Task to carry out.
Word for word, retype the first line of the records and every following line through the one containing "export PLACE_DENSITY_LB_ADDON = 0.1".
START Dataset excerpts
[config.mk]
export PLATFORM = sky130hd
export DESIGN_NAME = puct_child_select_flat
export DESIGN_NICKNAME = d
export VERILOG_FILES = /design/src/rtl/puct_pkg.sv /design/src/rtl/puct_if.sv /design/src/rtl/puct_front.sv /design/src/rtl/puct_fifo.sv /design/src/rtl/puct_back.sv /design/src/rtl/puct_child_select.sv /design/src/flat_wrapper.sv
export SDC_FILE = /design/constraint.sdc
export NUM_CORES = 2
export LEC_CHECK = 0
export BUFFER_PORTS_ARGS = -buffer_cell sky130_fd_sc_hd__buf_4
export CAP_MARGIN = 20
export CELL_PAD_IN_SITES_DETAIL_PLACEMENT = 0
export CELL_PAD_IN_SITES_GLOBAL_PLACEMENT = 2
export CORE_UTILIZATION = 46
export CTS_CLUSTER_SIZE = 8
export DETAILED_ROUTE_END_ITERATION = 7
export PLACE_DENSITY_LB_ADDON = 0.1
export SKIP_CTS_REPAIR_TIMING = 1
export SYNTH_ARGS = -nofsm -noshare
export SYNTH_HDL_FRONTEND = slang
export SYNTH_SLANG_ARGS = --single-unit
[constraint.sdc]
create_clock -name clk -period 13.2 [get_ports clk]
set_clock_uncertainty 0.15 [all_clocks]
set_input_delay 0.66 -clock clk [delete_from_list [all_inputs] [get_ports clk]]
set_output_delay 0.66 -clock clk [all_outputs]
set_load 0.005 [all_outputs]
<file path="config.mk">
export PLATFORM = sky130hd
export DESIGN_NAME = url_percent_entity_decoder_top
export DESIGN_NICKNAME = d
export VERILOG_FILES = /design/src/upe_pkg.sv /design/src/url_percent_entity_decoder_top.sv /design/src/upe_front.sv /design/src/upe_queue.sv /design/src/upe_back.sv
export SDC_FILE = /design/constraint.sdc
export NUM_CORES = 1
export LEC_CHECK = 0
export BUFFER_PORTS_ARGS = -buffer_cell sky130_fd_sc_hd__buf_2
export CAP_MARGIN = 20
export CORE_MARGIN = 5
export CORE_UTILIZATION = 55
export DETAILED_ROUTE_END_ITERATION = 6
export PLACE_DENSITY = 0.67
export SETUP_SLACK_MARGIN = 0.2
export SKIP_LAST_GASP = 1
export SYNTH_ARGS = -nofsm -noshare
export SYNTH_HDL_FRONTEND = slang
export SYNTH_SLANG_ARGS = --single-unit
</file>
<file path="constraint.sdc">
create_clock -name clk -period 8.8 [get_ports clk]
set_input_delay 0 -clock clk [delete_from_list [all_inputs] [get_ports clk]]
set_output_delay 0 -clock clk [all_outputs]
set_load 0.05 [all_outputs]
</file>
END Dataset excerpts
The answer.
[config.mk]
export PLATFORM = sky130hd
export DESIGN_NAME = puct_child_select_flat
export DESIGN_NICKNAME = d
export VERILOG_FILES = /design/src/rtl/puct_pkg.sv /design/src/rtl/puct_if.sv /design/src/rtl/puct_front.sv /design/src/rtl/puct_fifo.sv /design/src/rtl/puct_back.sv /design/src/rtl/puct_child_select.sv /design/src/flat_wrapper.sv
export SDC_FILE = /design/constraint.sdc
export NUM_CORES = 2
export LEC_CHECK = 0
export BUFFER_PORTS_ARGS = -buffer_cell sky130_fd_sc_hd__buf_4
export CAP_MARGIN = 20
export CELL_PAD_IN_SITES_DETAIL_PLACEMENT = 0
export CELL_PAD_IN_SITES_GLOBAL_PLACEMENT = 2
export CORE_UTILIZATION = 46
export CTS_CLUSTER_SIZE = 8
export DETAILED_ROUTE_END_ITERATION = 7
export PLACE_DENSITY_LB_ADDON = 0.1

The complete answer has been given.